Home > News of the moment > ‘People Will Die’ – The End Of The NHS.

‘People Will Die’ – The End Of The NHS.

April 23rd 2012.  Part One in Full Here:-

Part 1: The Corporate Assault

Few political acts have exposed the sham of British ‘democracy’ like the decision to dismantle the National Health Service. In essence, the issues are simple:

1. The longstanding obligation of the UK government to provide universal health care has now been ditched.

2. The NHS is being carved open for exploitation by private interests.

The media, notably the BBC – often ranked alongside the NHS as one of the country’s greatest institutions –  have failed to report this corporate assault on the country’s health service.

What is deeply disturbing is how little the British public has been told about what has happened, and about the likely consequences for an institution we all hold dear.

Much Profit To Be Made!

On March 20, 2012, MPs passed the Health and Social Care Bill (commonly called ‘the NHS bill’) more than 14 months after it was first put before Parliament. Virtually every major professional medical body had fought against it, and there were numerous public protests. But the opposition was given scant media coverage and the government was able to force the bill through.

Recall that the Conservatives, led by David Cameron, won just 36% of the vote in the 2010 general election. Outrageously, the Conservative manifesto said nothing about the NHS bill. The former Conservative minister and leading political pundit Michael Portillo explained the reasoning:

‘They did not believe they could win an election if they told you what they were going to do because people are so wedded to the NHS.’

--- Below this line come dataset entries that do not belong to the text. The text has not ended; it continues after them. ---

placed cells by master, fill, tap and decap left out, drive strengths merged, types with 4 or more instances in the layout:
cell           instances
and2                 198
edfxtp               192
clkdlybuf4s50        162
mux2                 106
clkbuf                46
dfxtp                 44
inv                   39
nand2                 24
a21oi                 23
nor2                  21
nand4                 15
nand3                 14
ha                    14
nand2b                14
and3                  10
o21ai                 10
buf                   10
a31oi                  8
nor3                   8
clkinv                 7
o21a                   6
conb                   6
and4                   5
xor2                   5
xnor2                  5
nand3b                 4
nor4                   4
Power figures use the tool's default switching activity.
**config.mk**
```make
export PLATFORM = sky130hd
export DESIGN_NAME = lector_contador
export DESIGN_NICKNAME = d
export VERILOG_FILES = /design/src/rtl/lector_contador.sv
export SDC_FILE = /design/constraint.sdc
export NUM_CORES = 1
export LEC_CHECK = 0
export ABC_CLOCK_PERIOD_IN_PS = 2200
export CORE_UTILIZATION = 35
export CTS_CLUSTER_DIAMETER = 40
export DETAILED_ROUTE_END_ITERATION = 16
export RECOVER_POWER = 50
export SYNTH_ARGS = -nofsm -noshare
export SYNTH_HDL_FRONTEND = slang
export SYNTH_SLANG_ARGS = --single-unit
```
**constraint.sdc**
```tcl
create_clock -name clk -period 2.2 [get_ports clk]
set_input_delay 0.44 -clock clk [delete_from_list [all_inputs] [get_ports clk]]
set_output_delay 0.44 -clock clk [all_outputs]
set_load 0.02 [all_outputs]
```
**src/rtl/lector_contador.sv**
```systemverilog
// lector_contador: sweeps the push-counter query port over idx 0..NUM_FIFOS-1 and holds every count.
// Defining LECTOR_TOTAL_EN adds a registered 9-bit `total` output, the sum of the captured counts.
module lector_contador #(
  parameter int NUM_FIFOS = 5,
  parameter int DATA_W    = 6,
  parameter int TIMEOUT   = 15
) (
  input  logic              clk,
  input  logic              reset_L,
  input  logic              start,
  input  logic              valid,
  input  logic [DATA_W-1:0] data,
  output logic              req,
  output logic [2:0]        idx,
  output logic [DATA_W-1:0] cnt0,
  output logic [DATA_W-1:0] cnt1,
  output logic [DATA_W-1:0] cnt2,
  output logic [DATA_W-1:0] cnt3,
  output logic [DATA_W-1:0] cnt4,
  output logic              busy,
  output logic              done,
  output logic              err
`ifdef LECTOR_TOTAL_EN
  ,
  output logic [8:0]        total
`endif
);

  typedef enum logic [1:0] {
    ST_IDLE = 2'd0,
    ST_REQ  = 2'd1,
    ST_GAP  = 2'd2,
    ST_DONE = 2'd3
  } state_t;

  localparam logic [2:0] K_LAST = 3'(NUM_FIFOS - 1);
  localparam logic [7:0] W_LAST = 8'(TIMEOUT - 1);

  state_t            state_q, state_d;
  logic [2:0]        k_q, k_d;
  logic [7:0]        w_q, w_d;
  logic              req_q, req_d;
  logic              busy_q, busy_d;
  logic              done_q, done_d;
  logic              err_q, err_d;
  logic [DATA_W-1:0] cnt_q [NUM_FIFOS];
  logic [DATA_W-1:0] cnt_d [NUM_FIFOS];

  // Next-state and next-output logic for the poll sweep.
  always_comb begin
    state_d = state_q;
    k_d     = k_q;
    w_d     = w_q;
    req_d   = req_q;
    busy_d  = busy_q;
    done_d  = 1'b0;
    err_d   = err_q;
    for (int i = 0; i < NUM_FIFOS; i++) begin
      cnt_d[i] = cnt_q[i];
    end

    case (state_q)
      ST_IDLE: begin
        req_d = 1'b0;
        if (start) begin
          k_d     = 3'd0;
          w_d     = 8'd0;
          err_d   = 1'b0;
          req_d   = 1'b1;
          busy_d  = 1'b1;
          state_d = ST_REQ;
        end else begin
          state_d = ST_IDLE;
        end
      end
      ST_REQ: begin
        // A response in the timeout cycle still counts as a good capture.
        if (valid) begin
          cnt_d[k_q] = data;
          w_d        = 8'd0;
          req_d      = 1'b0;
          state_d    = ST_GAP;
        end else if (w_q == W_LAST) begin
          cnt_d[k_q] = {DATA_W{1'b0}};
          err_d      = 1'b1;
          w_d        = 8'd0;
          req_d      = 1'b0;
          state_d    = ST_GAP;
        end else begin
          w_d     = w_q + 8'd1;
          req_d   = 1'b1;
          state_d = ST_REQ;
        end
      end
      ST_GAP: begin
        if (k_q == K_LAST) begin
          req_d   = 1'b0;
          busy_d  = 1'b0;
          done_d  = 1'b1;
          state_d = ST_DONE;
        end else begin
          k_d     = k_q + 3'd1;
          req_d   = 1'b1;
          state_d = ST_REQ;
        end
      end
      ST_DONE: begin
        req_d   = 1'b0;
        busy_d  = 1'b0;
        state_d = ST_IDLE;
      end
      default: begin
        req_d   = 1'b0;
        busy_d  = 1'b0;
        state_d = ST_IDLE;
      end
    endcase
  end

  // Sweep state, index, wait counter, captured counts and status flags.
  always_ff @(posedge clk or negedge reset_L) begin
    if (!reset_L) begin
      state_q <= ST_IDLE;
      k_q     <= 3'd0;
      w_q     <= 8'd0;
      req_q   <= 1'b0;
      busy_q  <= 1'b0;
      done_q  <= 1'b0;
      err_q   <= 1'b0;
      for (int i = 0; i < NUM_FIFOS; i++) begin
        cnt_q[i] <= {DATA_W{1'b0}};
      end
    end else begin
      state_q <= state_d;
      k_q     <= k_d;
      w_q     <= w_d;
      req_q   <= req_d;
      busy_q  <= busy_d;
      done_q  <= done_d;
      err_q   <= err_d;
      for (int i = 0; i < NUM_FIFOS; i++) begin
        cnt_q[i] <= cnt_d[i];
      end
    end
  end

`ifdef LECTOR_TOTAL_EN
  logic [8:0] total_q, total_d;

  // Sum is formed in the last GAP cycle so it lands together with done.
  always_comb begin
    total_d = total_q;
    if (state_q == ST_GAP && k_q == K_LAST) begin
      total_d = 9'd0;
      for (int i = 0; i < NUM_FIFOS; i++) begin
        total_d = total_d + 9'(cnt_q[i]);
      end
    end else begin
      total_d = total_q;
    end
  end

  // Holding register for the sweep total.
  always_ff @(posedge clk or negedge reset_L) begin
    if (!reset_L) begin
      total_q <= 9'd0;
    end else begin
      total_q <= total_d;
    end
  end

  assign total = total_q;
`endif

  assign req  = req_q;
  assign idx  = k_q;
  assign busy = busy_q;
  assign done = done_q;
  assign err  = err_q;
  assign cnt0 = cnt_q[0];
  assign cnt1 = cnt_q[1];
  assign cnt2 = cnt_q[2];
  assign cnt3 = cnt_q[3];
  assign cnt4 = cnt_q[4];

endmodule

```
File: src/rtl/regfile_scoreboard.sv
// Register file with per-register pending-write counters for RAW/load-use stall detection.
// Optional write-through forwarding from write-back to the read ports: define REGFILE_BYPASS_EN.
`timescale 1ns/1ps

module regfile_scoreboard #(
  parameter int              DATA_W   = 16,
  parameter int              ADDR_W   = 3,
  parameter int              NUM_RD   = 2,
  parameter int              PEND_W   = 2,
  parameter logic [DATA_W-1:0] BA_RESET = 16'h0040
) (
  input  logic                       i_clk,
  input  logic                       i_rst_n,
  input  logic [NUM_RD*ADDR_W-1:0]   i_rd_addr,
  output logic [NUM_RD*DATA_W-1:0]   o_rd_data,
  output logic [NUM_RD-1:0]          o_rd_busy,
  input  logic                       i_issue_en,
  input  logic [ADDR_W-1:0]          i_issue_addr,
  output logic                       o_issue_ready,
  input  logic                       i_wr_en,
  input  logic [ADDR_W-1:0]          i_wr_addr,
  input  logic [DATA_W-1:0]          i_wr_data,
  input  logic                       i_flush,
  output logic                       o_sb_err
);

  localparam int                NUM_REGS = 1 << ADDR_W;
  localparam logic [PEND_W-1:0] CNT_MAX  = {PEND_W{1'b1}};

  logic [DATA_W-1:0] r_regs [NUM_REGS];
  logic [PEND_W-1:0] r_cnt  [NUM_REGS];
  logic              r_sb_err;

  logic [ADDR_W-1:0] w_rd_addr [NUM_RD];
  logic              w_same_addr;

  assign w_same_addr = i_issue_en && i_wr_en && (i_issue_addr == i_wr_addr);

  always_ff @(posedge i_clk or negedge i_rst_n) begin
    if (!i_rst_n) begin
      r_regs[0] <= BA_RESET;
      for (int i = 1; i < NUM_REGS; i++) begin
        r_regs[i] <= '0;
      end
    end else if (i_wr_en) begin
      r_regs[i_wr_addr] <= i_wr_data;
    end
  end

  // Flush beats everything; an issue and a release of the same register cancel out.
  always_ff @(posedge i_clk or negedge i_rst_n) begin
    if (!i_rst_n) begin
      for (int i = 0; i < NUM_REGS; i++) begin
        r_cnt[i] <= '0;
      end
      r_sb_err <= 1'b0;
    end else if (i_flush) begin
      for (int i = 0; i < NUM_REGS; i++) begin
        r_cnt[i] <= '0;
      end
    end else if (!w_same_addr) begin
      if (i_issue_en) begin
        if (r_cnt[i_issue_addr] != CNT_MAX) begin
          r_cnt[i_issue_addr] <= r_cnt[i_issue_addr] + PEND_W'(1);
        end else begin
          r_sb_err <= 1'b1;
        end
      end
      if (i_wr_en) begin
        if (r_cnt[i_wr_addr] != '0) begin
          r_cnt[i_wr_addr] <= r_cnt[i_wr_addr] - PEND_W'(1);
        end else begin
          r_sb_err <= 1'b1;
        end
      end
    end
  end

  always_comb begin
    for (int k = 0; k < NUM_RD; k++) begin
      w_rd_addr[k] = i_rd_addr[k*ADDR_W +: ADDR_W];
    end
  end

  always_comb begin
    o_rd_data = '0;
    o_rd_busy = '0;
    for (int k = 0; k < NUM_RD; k++) begin
      o_rd_data[k*DATA_W +: DATA_W] = r_regs[w_rd_addr[k]];
      o_rd_busy[k]                  = (r_cnt[w_rd_addr[k]] != '0);
`ifdef REGFILE_BYPASS_EN
      // The last outstanding write landing this cycle clears the hazard immediately.
      if (i_wr_en && (i_wr_addr == w_rd_addr[k])) begin
        o_rd_data[k*DATA_W +: DATA_W] = i_wr_data;
        if (r_cnt[w_rd_addr[k]] == PEND_W'(1)) begin
          o_rd_busy[k] = 1'b0;
        end
      end
`endif
    end
  end

  assign o_issue_ready = (r_cnt[i_issue_addr] != CNT_MAX);
  assign o_sb_err      = r_sb_err;

endmodule
$ cat config.mk
export PLATFORM = sky130hd
export DESIGN_NAME = uart_rx_fsm
export DESIGN_NICKNAME = d
export VERILOG_FILES = /design/src/rtl/uart_rx_fsm.sv
export SDC_FILE = /design/constraint.sdc
export NUM_CORES = 1
export LEC_CHECK = 0
export ABC_AREA = 0
export BUFFER_PORTS_ARGS = -buffer_cell sky130_fd_sc_hd__buf_2
export CORE_AREA = 2 2 57 59
export CTS_BUF_LIST = sky130_fd_sc_hd__clkbuf_2
export CTS_CLUSTER_DIAMETER = 150
export DETAILED_ROUTE_END_ITERATION = 6
export DIE_AREA = 0 0 59 61
export PLACE_DENSITY_LB_ADDON = 0.3
export SYNTH_ARGS = -nofsm -noshare
export SYNTH_HDL_FRONTEND = slang
export SYNTH_SLANG_ARGS = --single-unit
$ cat constraint.sdc
create_clock -name clk -period 3.8 [get_ports clk]
set_clock_uncertainty 0.05 [all_clocks]
set_input_delay 0.57 -clock clk [delete_from_list [all_inputs] [get_ports clk]]
set_output_delay 0.57 -clock clk [all_outputs]
set_load 0.03 [all_outputs]
$ cat src/rtl/shift_pkg.sv
// Shared defaults and helpers for the shift register output buffer slice.
package shift_pkg;

    localparam int unsigned DEFAULT_WIDTH = 4;
    localparam int unsigned DEFAULT_SIZE  = 3;
    localparam int unsigned DEFAULT_DEPTH = 4;

    function automatic int unsigned clog2(input int unsigned value);
        int unsigned result;
        result = 0;
        for (int unsigned v = value - 1; v > 0; v = v >> 1) begin
            result++;
        end
        return result;
    endfunction

endpackage

$ cat src/rtl/sync_fifo.sv
// First-word-fall-through synchronous FIFO; storage is not reset.
module sync_fifo
    import shift_pkg::*;
#(
    parameter int unsigned WIDTH = DEFAULT_WIDTH,
    parameter int unsigned DEPTH = DEFAULT_DEPTH
) (
    input  logic                   clk,
    input  logic                   rst,
    input  logic                   wr,
    input  logic                   rd,
    input  logic [WIDTH-1:0]       din,
    output logic [WIDTH-1:0]       dout,
    output logic [clog2(DEPTH):0]  count,
    output logic                   full,
    output logic                   empty
);

    localparam int unsigned PTR_W = clog2(DEPTH);
    localparam int unsigned CNT_W = PTR_W + 1;
    localparam logic [CNT_W-1:0] FULL_COUNT = CNT_W'(DEPTH);

    logic [WIDTH-1:0] mem [DEPTH];
    logic [PTR_W-1:0] wr_ptr;
    logic [PTR_W-1:0] rd_ptr;
    logic             do_wr;
    logic             do_rd;

    // A write into a full FIFO is only legal when the head leaves on the same edge.
    assign do_rd = rd & ~empty;
    assign do_wr = wr & (~full | do_rd);

    always_ff @(posedge clk or negedge rst) begin
        if (!rst) begin
            wr_ptr <= '0;
            rd_ptr <= '0;
            count  <= '0;
        end else begin
            if (do_wr) begin
                wr_ptr <= wr_ptr + PTR_W'(1);
            end
            if (do_rd) begin
                rd_ptr <= rd_ptr + PTR_W'(1);
            end
            case ({do_wr, do_rd})
                2'b10:   count <= count + CNT_W'(1);
                2'b01:   count <= count - CNT_W'(1);
                default: count <= count;
            endcase
        end
    end

    always_ff @(posedge clk) begin
        if (do_wr) begin
            mem[wr_ptr] <= din;
        end
    end

    assign dout  = mem[rd_ptr];
    assign full  = (count == FULL_COUNT);
    assign empty = (count == '0);

endmodule

$ cat src/rtl/shift_output_buffer.sv
// Collects valid samples leaving the upstream shift register into an output FIFO,
// stalling the shift register only when a valid head word has nowhere to go.
module shift_output_buffer
    import shift_pkg::*;
#(
    parameter int unsigned WIDTH = DEFAULT_WIDTH,
    parameter int unsigned SIZE  = DEFAULT_SIZE,
    parameter int unsigned DEPTH = DEFAULT_DEPTH
) (
    input  logic                   clk,
    input  logic                   rst,
    input  logic                   ce_in,
    input  logic                   in_valid,
    output logic                   ce,
    input  logic [WIDTH-1:0]       sr_dout,
    output logic [WIDTH-1:0]       out_data,
    output logic                   out_valid,
    input  logic                   out_ready,
    output logic [clog2(DEPTH):0]  count,
    output logic                   full,
    output logic                   empty
);

    logic [SIZE-1:0] vtag;
    logic [SIZE-1:0] vtag_next;
    logic            head_valid;
    logic            wr;
    logic            rd;

    assign head_valid = vtag[SIZE-1];
    // A full FIFO being read this cycle frees the slot the head word needs.
    assign ce         = ce_in & ~(head_valid & full & ~out_ready);
    assign wr         = ce & head_valid;
    assign rd         = out_valid & out_ready;
    assign out_valid  = ~empty;

    always_comb begin
        vtag_next    = vtag << 1;
        vtag_next[0] = in_valid;
    end

    // Tags follow the shift register stage for stage, so they advance only on ce.
    always_ff @(posedge clk or negedge rst) begin
        if (!rst) begin
            vtag <= '0;
        end else if (ce) begin
            vtag <= vtag_next;
        end
    end

    sync_fifo #(
        .WIDTH (WIDTH),
        .DEPTH (DEPTH)
    ) u_fifo (
        .clk   (clk),
        .rst   (rst),
        .wr    (wr),
        .rd    (rd),
        .din   (sr_dout),
        .dout  (out_data),
        .count (count),
        .full  (full),
        .empty (empty)
    );

endmodule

Cameron had pledged that there would be: ‘No more pointless and disruptive reorganisations’. Instead, he said change would be: ‘Driven by the wishes and needs of NHS professionals and patients.’ The coalition agreement between the Tories and the Lib Dems of May 2010 had promised: ‘We will stop the top-down reorganisation of the NHS.’ That promise has been well and truly smashed.

April 25th 2012.   Find Part 2 in Full Here:-

Part 2: Buried By The BBC

In Part 1 of this alert, we exposed the sham of UK ‘democracy’ in opening the door to the corporate ransacking of the National Health Service.

Every day, researcher Éoin Clarke runs a check on the number of parts of the NHS that have been ‘carved up and offered to privateers that day. The sad news is that the NHS sell off is indeed accelerating.’ Clarke has identified 81 NHS contracts worth a total of more than £2 billion that are set to be privatised, or have recently been so.  He adds that there are over 2,300 ‘chunks of the NHS that private companies can now bid for.’  Amazingly, ‘cuddly’ Richard Branson’s Virgin now controls 18 NHS contracts across 15 English counties.

Andrew Robertson, founder of the blog Social Investigations, observes that more than one in four Conservative peers – 62 out of the total of 216 – and many other members of the House of Lords ‘have a direct financial interest in the radical re-shaping of the NHS in England’ that has just been implemented. These unelected peers – with personal interests in insurance companies, private healthcare and private equity groups – were able to help push through a bill from which they will now profit. If they had been elected local councillors, such personal interests would have debarred them from voting.

Consider just one example: Lord Waldegrave, who was Secretary of State for Health from 1990-1992. He is an adviser to UBS Investment Bank whose healthcare division has earned the firm over $1 billion since 2005. He has a poor voting record in the House – less than 8 per cent of votes in his time there – but he did manage to vote on the Health and Social Care Bill. He is Director of Biotech Growth Trust plc which is managed by Orbimed, the world’s largest healthcare-dedicated investment firm, with approximately $5 billion in assets under management.

Robertson rightly points to ‘the network of vested interests that runs between Parliament and the private healthcare industry. This cosy, toxic relationship,’ he warns, ‘threatens not only the future of the NHS but that of democracy in the UK.’